Nearfield Instruments lands record $380M chip funding

▼ Summary
– Nearfield Instruments raised $380mn in a Series D round at a $1.6bn valuation, the largest deep-tech round in Dutch history.
– The company builds atomic force microscopes that inspect chips at the atomic scale, measuring nanometre-level features without damaging the chip.
– Sovereign wealth funds, including Singapore’s Temasek and the Qatar Investment Authority, participated in the round, signaling a strategic bet on critical semiconductor infrastructure.
– Nearfield is part of a growing Dutch chip cluster anchored by ASML, with other startups like Axelera AI and Invisix attacking different layers of chip production.
– The funding will be used to expand production capacity, support centers, and joint R&D, as demand for nanometre-scale metrology grows with AI-driven chip complexity.
A Rotterdam-based company that builds atomic-scale inspection tools for semiconductors has just closed what is now the largest deep-tech funding round in Dutch history, raising $380 million at a $1.6 billion valuation. Sovereign wealth funds from Singapore and Qatar are among the investors, signaling that this is not just a financial bet but a strategic play for critical chip infrastructure.
The global AI chip boom has familiar titans: Nvidia designs the processors, TSMC manufactures them, and ASML provides the lithography machines. Nearfield Instruments, however, operates in a less visible but increasingly vital niche. The firm specializes in atomic force microscopy, a metrology technique where a fine probe drags across a chip’s surface to measure features only a few atoms tall. It is the semiconductor equivalent of a needle reading a vinyl record, but at a scale where precision means the difference between a working processor and a defective one.
As chips grow more complex, with High-NA EUV lithography, gate-all-around transistors, and 3D-stacked architectures, the ability to inspect these structures at volume has become a bottleneck. Nearfield’s QUADRA platform can image deep trenches and layered stacks that traditional optical and electron-beam tools struggle to resolve without damaging the silicon. This capability is why the company’s Series D round was oversubscribed.
The investor list reads like a who’s who of sovereign and strategic capital. Fidelity led the round, joined by Singapore’s Temasek, the Qatar Investment Authority, Walden Catalyst Ventures, Innovation Industries, M&G Investments, and the Dutch state fund Invest-NL. Sovereign wealth funds rarely cluster around an early-stage company by accident. Their presence reflects a bet on infrastructure that is becoming as critical as the chip itself.
One detail underscores the stakes: Walden Catalyst is the firm where Intel CEO Lip-Bu Tan serves as a founding managing partner.
Nearfield is not an isolated success. It sits within a fast-growing Dutch semiconductor cluster anchored by ASML. Around the lithography giant, a wave of startups is attacking different layers of the supply chain. Axelera AI builds low-power edge AI chips. Invisix, an ASML spinout, uses soft X-rays to spot manufacturing defects. Together, they resemble an emerging industrial strategy rather than scattered bets.

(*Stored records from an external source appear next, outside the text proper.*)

`src/design/assert_macros.svh`:
```
// Assertion helpers for the array list engine.
`ifndef ASSERT_MACROS_SVH
`define ASSERT_MACROS_SVH
`ifndef SYNTHESIS
`define ALE_ASSERT_IMP(label, clk, rst_n, ante, cons, msg) \
    label: assert property (@(posedge clk) disable iff (!rst_n) (ante) |-> (cons)) \
        else $error(msg);
`define ALE_ASSERT_NXT(label, clk, rst_n, ante, cons, msg) \
    label: assert property (@(posedge clk) disable iff (!rst_n) (ante) |=> (cons)) \
        else $error(msg);
`else
`define ALE_ASSERT_IMP(label, clk, rst_n, ante, cons, msg)
`define ALE_ASSERT_NXT(label, clk, rst_n, ante, cons, msg)
`endif
`endif

```
`src/design/ale_pkg.sv`:
```
`timescale 1ns / 1ps
package ale_pkg;
    localparam int CAPACITY_DEF  = 16;
    localparam int WORD_BITS_DEF = 32;

    typedef enum logic [3:0] {
        OP_APPEND = 4'd0, OP_INSERT = 4'd1, OP_DELETE = 4'd2, OP_GET = 4'd3,
        OP_SET = 4'd4, OP_LSEARCH = 4'd5, OP_BSEARCH = 4'd6, OP_SINSERT = 4'd7,
        OP_REVERSE = 4'd8, OP_ROTL = 4'd9, OP_ROTR = 4'd10, OP_QUERY = 4'd11
    } t_op;

    localparam logic [1:0] ST_OK = 2'd0;
    localparam logic [1:0] ST_FULL = 2'd1;
    localparam logic [1:0] ST_BADIDX = 2'd2;
    localparam logic [1:0] ST_NOTFOUND = 2'd3;

    localparam logic [1:0] RO_NONE = 2'd0;
    localparam logic [1:0] RO_PREV = 2'd1;
    localparam logic [1:0] RO_FIRST = 2'd2;

    localparam logic CFG_CAP = 1'b0;
    localparam logic CFG_REORDER = 1'b1;

    // per-cycle command broadcast to every cell
    typedef enum logic [2:0] {
        CC_HOLD, CC_LOAD_X, CC_SHIFT_UP, CC_SHIFT_DN, CC_SWAP_AB
    } t_cell_cmd;

    typedef enum logic [2:0] {
        S_IDLE, S_BSRCH, S_REV, S_SUM, S_DONE
    } t_state;

    typedef struct packed {
        logic [3:0]  opcode;
        logic [4:0]  position_in;
        logic signed [31:0] operand_value;
    } t_req;

    typedef struct packed {
        logic [1:0]  status;
        logic signed [31:0] read_value;
        logic [3:0]  found_at;
        logic [4:0]  count;
        logic signed [31:0] smallest;
        logic signed [31:0] largest;
        logic signed [35:0] total;
        logic        is_ordered;
    } t_rsp;
endpackage

```
`src/design/ale_cell.sv`:
```
`timescale 1ns / 1ps
// One list slot. Holds a word and moves it to or from its neighbors.
module ale_cell #(
    parameter int WORD_BITS = ale_pkg::WORD_BITS_DEF,
    parameter int IDX_BITS  = 4
) (
    input  logic                  i_clk,
    input  ale_pkg::t_cell_cmd    i_cmd,
    input  logic [IDX_BITS-1:0]   i_self,
    input  logic [IDX_BITS:0]     i_lo,      // first index affected
    input  logic [IDX_BITS:0]     i_hi,      // one past last index in the range
    input  logic [IDX_BITS-1:0]   i_sa,
    input  logic [IDX_BITS-1:0]   i_sb,
    input  logic signed [WORD_BITS-1:0] i_x,
    input  logic signed [WORD_BITS-1:0] i_below, // neighbor at index-1
    input  logic signed [WORD_BITS-1:0] i_above, // neighbor at index+1
    input  logic signed [WORD_BITS-1:0] i_va,
    input  logic signed [WORD_BITS-1:0] i_vb,
    output logic signed [WORD_BITS-1:0] o_word
);
    logic signed [WORD_BITS-1:0] r_word, n_word;
    logic [IDX_BITS:0] w_self;
    logic              w_in;

    assign w_self = {1'b0, i_self};
    assign w_in   = (w_self >= i_lo) && (w_self < i_hi);

    always_comb begin
        n_word = r_word;
        case (i_cmd)
            ale_pkg::CC_LOAD_X:   if (w_self == i_lo) n_word = i_x;
            ale_pkg::CC_SHIFT_UP: if (w_self == i_lo) n_word = i_x;
                                  else if (w_in) n_word = i_below;
            // shift down; the slot just past the range takes i_x (rotate-left tail)
            ale_pkg::CC_SHIFT_DN: if (w_in) n_word = i_above;
                                  else if (w_self == i_hi) n_word = i_x;
            ale_pkg::CC_SWAP_AB: begin
                if (i_self == i_sa) n_word = i_vb;
                else if (i_self == i_sb) n_word = i_va;
            end
            default: n_word = r_word;
        endcase
    end

    always_ff @(posedge i_clk) begin
        r_word <= n_word;
    end
    assign o_word = r_word;
endmodule

```
`config.mk`:
```
export PLATFORM = sky130hd
export DESIGN_NAME = scancode_to_ascii_ring_buffer
export DESIGN_NICKNAME = d
export VERILOG_FILES = /design/src/rtl/scta_pkg.sv /design/src/rtl/scta_ram.sv /design/src/rtl/scta_front.sv /design/src/rtl/scta_queue.sv /design/src/rtl/scta_back.sv /design/src/rtl/scancode_to_ascii_ring_buffer.sv
export SDC_FILE = /design/constraint.sdc
export NUM_CORES = 2
export LEC_CHECK = 0
export ABC_AREA = 1
export BUFFER_PORTS_ARGS = -buffer_cell sky130_fd_sc_hd__buf_2
export CORE_MARGIN = 2
export CORE_UTILIZATION = 50
export CTS_BUF_LIST = sky130_fd_sc_hd__clkbuf_8
export CTS_CLUSTER_SIZE = 8
export DETAILED_ROUTE_END_ITERATION = 6
export PLACE_DENSITY = 0.65
export SLEW_MARGIN = 25
export SYNTH_ARGS = -nofsm -noshare
export SYNTH_HDL_FRONTEND = slang
export SYNTH_SLANG_ARGS = --single-unit
```
`constraint.sdc`:
```
create_clock -name clk -period 6.4 [get_ports clk]
set_clock_uncertainty 0.05 [all_clocks]
set_input_delay 0.32 -clock clk [delete_from_list [all_inputs] [get_ports clk]]
set_output_delay 0.32 -clock clk [all_outputs]
set_load 0.05 [all_outputs]
```
==> src/hdl/fhl_pkg.sv <==
package fhl_pkg;

    localparam int DATA_W  = 8;
    localparam int CFG_W   = 16;
    localparam int LEN_W   = 32;
    localparam int CNT_W   = 10;
    localparam int START_W = 9;
    localparam int STAT_W  = 2;
    localparam int CMP_W   = 33;
    localparam int OUT_W   = 56;

    localparam logic [DATA_W-1:0] CH_S   = 8'h53;
    localparam logic [DATA_W-1:0] CH_D   = 8'h44;
    localparam logic [DATA_W-1:0] CH_END = 8'hFF;

    localparam logic [CFG_W-1:0] MIN_HDR   = 16'd12;
    localparam logic [CFG_W-1:0] MIN_RESET = 16'd17;
    localparam logic [CFG_W-1:0] MAX_RESET = 16'd512;

    localparam int SCAN_START = 8;
    localparam int HDR_BACK   = 8;
    localparam int LEN_BACK   = 4;
    localparam int D_AHEAD    = 3;
    localparam int TAIL_KEEP  = 7;

    localparam logic REG_MIN_FRAME_LEN = 1'b0;
    localparam logic REG_MAX_FRAME_LEN = 1'b1;

    localparam logic [STAT_W-1:0] STAT_WAIT     = 2'd0;
    localparam logic [STAT_W-1:0] STAT_DISCARD  = 2'd1;
    localparam logic [STAT_W-1:0] STAT_FRAME    = 2'd2;
    localparam logic [STAT_W-1:0] STAT_OVERFLOW = 2'd3;

    typedef enum logic [2:0] {
        ST_LOAD,
        ST_SEARCH,
        ST_LEN_RD,
        ST_LEN_CAP,
        ST_CHECK,
        ST_CHK_D,
        ST_CHK_END,
        ST_EMIT
    } ctrl_state_t;

    typedef enum logic [2:0] {
        KIND_SHORT,
        KIND_OVF,
        KIND_NOMARK,
        KIND_BAD,
        KIND_INCOMPLETE,
        KIND_BADEND,
        KIND_FRAME
    } kind_t;

    typedef enum logic [1:0] {
        RD_SCAN,
        RD_LEN,
        RD_D,
        RD_END
    } rd_sel_t;

    typedef struct packed {
        logic    accept;
        logic    scan;
        logic    len_cap;
        logic    set_kind;
        kind_t   kind;
        rd_sel_t rd_sel;
        logic    emit;
    } dp_cmd_t;

    typedef struct packed {
        logic last_ovf;
        logic last_short;
        logic hit;
        logic exhausted;
        logic idx_last;
        logic bounds_bad;
        logic incomplete;
        logic d_ok;
        logic end_ok;
        logic out_busy;
    } dp_stat_t;

endpackage

==> src/hdl/fhl_ctrl.sv <==
module fhl_ctrl
    import fhl_pkg::*;
(
    input  logic     aclk,
    input  logic     aresetn,
    input  logic     s_tvalid,
    input  logic     s_tlast,
    output logic     s_tready,
    input  dp_stat_t stat,
    output dp_cmd_t  cmd
);

    ctrl_state_t state_reg, state_next;

    always_ff @(posedge aclk) begin
        if (!aresetn) begin
            state_reg <= ST_LOAD;
        end else begin
            state_reg <= state_next;
        end
    end

    always_comb begin
        state_next   = state_reg;
        s_tready     = 1'b0;
        cmd.accept   = 1'b0;
        cmd.scan     = 1'b0;
        cmd.len_cap  = 1'b0;
        cmd.set_kind = 1'b0;
        cmd.kind     = KIND_SHORT;
        cmd.rd_sel   = RD_SCAN;
        cmd.emit     = 1'b0;
        case (state_reg)
            ST_LOAD: begin
                s_tready   = 1'b1;
                cmd.accept = s_tvalid;
                if (s_tvalid && s_tlast) begin
                    if (stat.last_ovf) begin
                        cmd.set_kind = 1'b1;
                        cmd.kind     = KIND_OVF;
                        state_next   = ST_EMIT;
                    end else if (stat.last_short) begin
                        cmd.set_kind = 1'b1;
                        cmd.kind     = KIND_SHORT;
                        state_next   = ST_EMIT;
                    end else begin
                        state_next = ST_SEARCH;
                    end
                end
            end
            ST_SEARCH: begin
                cmd.scan   = 1'b1;
                cmd.rd_sel = RD_SCAN;
                if (stat.hit) begin
                    state_next = ST_LEN_RD;
                end else if (stat.exhausted) begin
                    cmd.set_kind = 1'b1;
                    cmd.kind     = KIND_NOMARK;
                    state_next   = ST_EMIT;
                end
            end
            ST_LEN_RD: begin
                cmd.rd_sel = RD_LEN;
                state_next = ST_LEN_CAP;
            end
            ST_LEN_CAP: begin
                cmd.len_cap = 1'b1;
                state_next  = stat.idx_last ? ST_CHECK : ST_LEN_RD;
            end
            ST_CHECK: begin
                cmd.rd_sel = RD_D;
                if (stat.bounds_bad) begin
                    cmd.set_kind = 1'b1;
                    cmd.kind     = KIND_BAD;
                    state_next   = ST_EMIT;
                end else if (stat.incomplete) begin
                    cmd.set_kind = 1'b1;
                    cmd.kind     = KIND_INCOMPLETE;
                    state_next   = ST_EMIT;
                end else begin
                    state_next = ST_CHK_D;
                end
            end
            ST_CHK_D: begin
                cmd.rd_sel = RD_END;
                if (!stat.d_ok) begin
                    cmd.set_kind = 1'b1;
                    cmd.kind     = KIND_BAD;
                    state_next   = ST_EMIT;
                end else begin
                    state_next = ST_CHK_END;
                end
            end
            ST_CHK_END: begin
                cmd.set_kind = 1'b1;
                cmd.kind     = stat.end_ok ? KIND_FRAME : KIND_BADEND;
                state_next   = ST_EMIT;
            end
            ST_EMIT: begin
                if (!stat.out_busy) begin
                    cmd.emit   = 1'b1;
                    state_next = ST_LOAD;
                end
            end
            default: begin
                state_next = ST_LOAD;
            end
        endcase
    end

endmodule

==> config.mk <==
export PLATFORM = sky130hd
export DESIGN_NAME = fhl_ctrl
export DESIGN_NICKNAME = d
export VERILOG_FILES = /design/src/hdl/fhl_pkg.sv /design/src/hdl/fhl_ctrl.sv
export SDC_FILE = /design/constraint.sdc
export NUM_CORES = 1
export LEC_CHECK = 0
export BUFFER_PORTS_ARGS = -buffer_cell sky130_fd_sc_hd__buf_2
export CAP_MARGIN = 30
export CORE_AREA = 2 2 39 41
export DETAILED_ROUTE_END_ITERATION = 6
export DIE_AREA = 0 0 41 43
export PLACE_DENSITY_LB_ADDON = 0.3
export SETUP_SLACK_MARGIN = 0.2
export SLEW_MARGIN = 20
export SYNTH_ARGS = -nofsm -noshare
export SYNTH_HDL_FRONTEND = slang
export SYNTH_SLANG_ARGS = --single-unit
==> constraint.sdc <==
create_clock -name aclk -period 1.5 [get_ports aclk]
set_input_delay 0.15 -clock aclk [delete_from_list [all_inputs] [get_ports aclk]]
set_output_delay 0.15 -clock aclk [all_outputs]
set_load 0.05 [all_outputs]
==> summary.txt <==
Worst hold path
  • Hold crit path type: in2reg
  • Hold_sp: aresetn

Die
  • Die Y-Extent: roughly 43 um
  • I/O pin cnt: 25
  • Starting Density: 28.8%
  • Rows: 14
  • DIE AREA: 1760 um^2
  • Core area: 1380 um^2
  • Chip width: 41 um

GRT
  • First-pass GRT wire length: about 1900 um
  • M1 GR Usage: 20.5%
  • Largest net degree at the start of global routing: 11
  • Number of global-route vias before repair: 473
  • GR peak layer: met2
  • Total gr overflow: 0
  • Total GRT Usage: around 17%
  • Initial antenna violation count: 0
  • Met3 usage: 4.71%
  • Global-route met2 utilization: 23.8%

Power and ir drop
  • Total power: 1800 uW
  • Logic pwr share: approximately 80%
  • Leak: 0.000386 uW
  • VDD IR max: 0.00124 V
  • Internal power: 893 uW
  • PD cells: 2110 nW/um^2
  • Switching power: 902 uW
  • Sw Ratio: between 50 and 60%
  • Sequential share of power: 10.5%
  • Clock Power Share: 8.1%

Synth
  • Avg Inst Size Synth: 6.54 um^2
  • Yosys reg bits: 3
  • Syn_nets: 75
  • Sequential-to-total area share from yosys stat: ~15%
  • Netlist cell types: 26
  • Synthesized area: 399 um^2
  • Yosys warning count: 0
  • Post-Synthesis Cells: 61

Clocking
  • CTS clk-pin slew, worst paths: 0.04 ns
  • H-tree levels: 1
  • Clock sink count: 3
  • CTS Buf Count: 3
  • Clock buffer depth: 2
  • Clock latency on the worst-skew pair: 0.24 ns
  • Root Driver: clkbuf_4
  • CTS tree: built

Final layout
  • Most common cell after layout, fill and taps aside: buf_2
  • Max reg flops: 3
  • Area grow syn2layout: 113%
  • Layout cells sized above 1: 65.0%
  • Ant. Diodes: 0
  • Most frequent cells in the layout: buf_2 (15), nand2_1 (10), buf_4 (9)
  • Final core utilization: 61.5%
  • Final nets: around 120

Route
  • Drt first-iter violations: 3
  • DRT Wirelength: 1330 um
  • DR vias: 563
  • DRC: 0
  • Final ANT Viol Nets: 0
  • Via density: between 4 and 5
  • DRT Pass-1 Iters: 3
  • WL/cell: 11.5 um

Timing
  • Fin. Hold Viols: 0
  • Minimum clock period: 1.51 ns
  • Worst hold slack: 0.137 ns
  • Slew HR: 83.3%
  • PnR worst setup slack: -0.00954 ns
  • Clock skew: 0.00507 ns
  • Max frequency: 0.662 GHz
  • RSZ-0062 raised after global routing: yes
  • Fin. max-slew vios: 0
  • Worst-margin pin slew: 0.251 ns
  • Setup violators final: 1
  • Final worst-path cycle share: 101%
  • TNS Setup: -0.00954 ns

Worst setup path
  • Critical Path End Type: output port
  • Critical path arrival: roughly 1.4 ns
  • Crit Path Class: reg2out
  • Launching point of the worst reg2reg path: state_reg[1]
  • CP Launch Type: flop
  • Critical path origin: state_reg[0]
  • Crit-path max FO: 6
  • Critical path required time: 1.35 ns

Run
  • MaxCap Viol Count: 0

Status
  • Failing checks: setup timing
  • Status: complete, but fails checks

Placed design
  • HPWL Detailed: 887 um
  • RePlAce Congestion: 0.802
  • Buffers added on ports: 24
==> critical path: stages, from the launching register on <==
cell and delay, ns:
dfxtp_4 0.36, nor3_4 0.26, and2_4 0.22, nand3_4 0.07, nand2_4 0.07, buf_8 0.14
==> through the flow <==
stage	cell area (um^2)	instances	setup slack [ns]
after floorplan	442	61	-0.228
after global placement	599	104	0.0995
after detailed placement	599	104	0.0806
after CTS	751	110	0.0286
after global routing	851	116	-0.0667
final	851	116	-0.00954
==> kinds of logic after synthesis <==
logic type	after synthesis	synth area share (%)
buffers and inverters	6	10.7
AOI/OAI and AO/OA	19	28.5
DFF	3	15.0
and+or+nand+nor	33	45.8
==> layer usage <==
metal  wire length, um  up-vias
met5                 0        -
met1               556      245
met4                39        0
li1                  -      290
met2               668       24
met3                69        4
==> timing repair <==
action	4_1_cts	5_1_grt
pin swaps	10	7
hold buffers	0	0
gates resized for setup	30	16
gates cloned	0	1
endpoints found under the setup margin	11	13
buffers inserted	2	5
==> worst paths after layout <==
path | cells after the start | slack [ns] | end
min reg2reg | 2 | 0.60 | state_reg[0]
max | 5 | -0.01 | cmd[3]
max reg2reg | 6 | 0.23 | state_reg[1]
min | 3 | 0.14 | state_reg[0]
==> power groups by stage <==
stage	clock [uW]	sequential, uW	combinational (uW)
detailed placement	0	166	1040
global route	155	196	1540
floorplan	0	145	848
CTS	150	186	1260
global placement	0	167	1040
finish	146	189	1460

Many of these companies trace their origins to TNO, the national research institute that spun out Nearfield in 2016. That pipeline from lab to company is something most of Europe struggles to replicate.
The timing of this funding is no coincidence. As AI scaling demands ever more complex chips, the metrology market was worth roughly $10.3 billion in 2025 and could reach $15 billion by 2031, according to one estimate. Nearfield’s tools directly support the cutting edge. Its larger rival, KLA, dominates the market today, but the new funding will go toward production capacity, support centers, and joint R&D with chipmakers.
Nearfield now employs about 450 people across Taiwan, South Korea, Japan, Singapore, the United States, and Belgium. Just a year ago, it raised $148 million. This round more than doubles that.
The open question is whether Dutch challengers can hold their lead against larger American and Asian incumbents. But a $380 million round anchored by sovereign funds and aimed at a chip-inspection firm in Rotterdam is not a coincidence. It is part of Europe’s broader push for semiconductor sovereignty.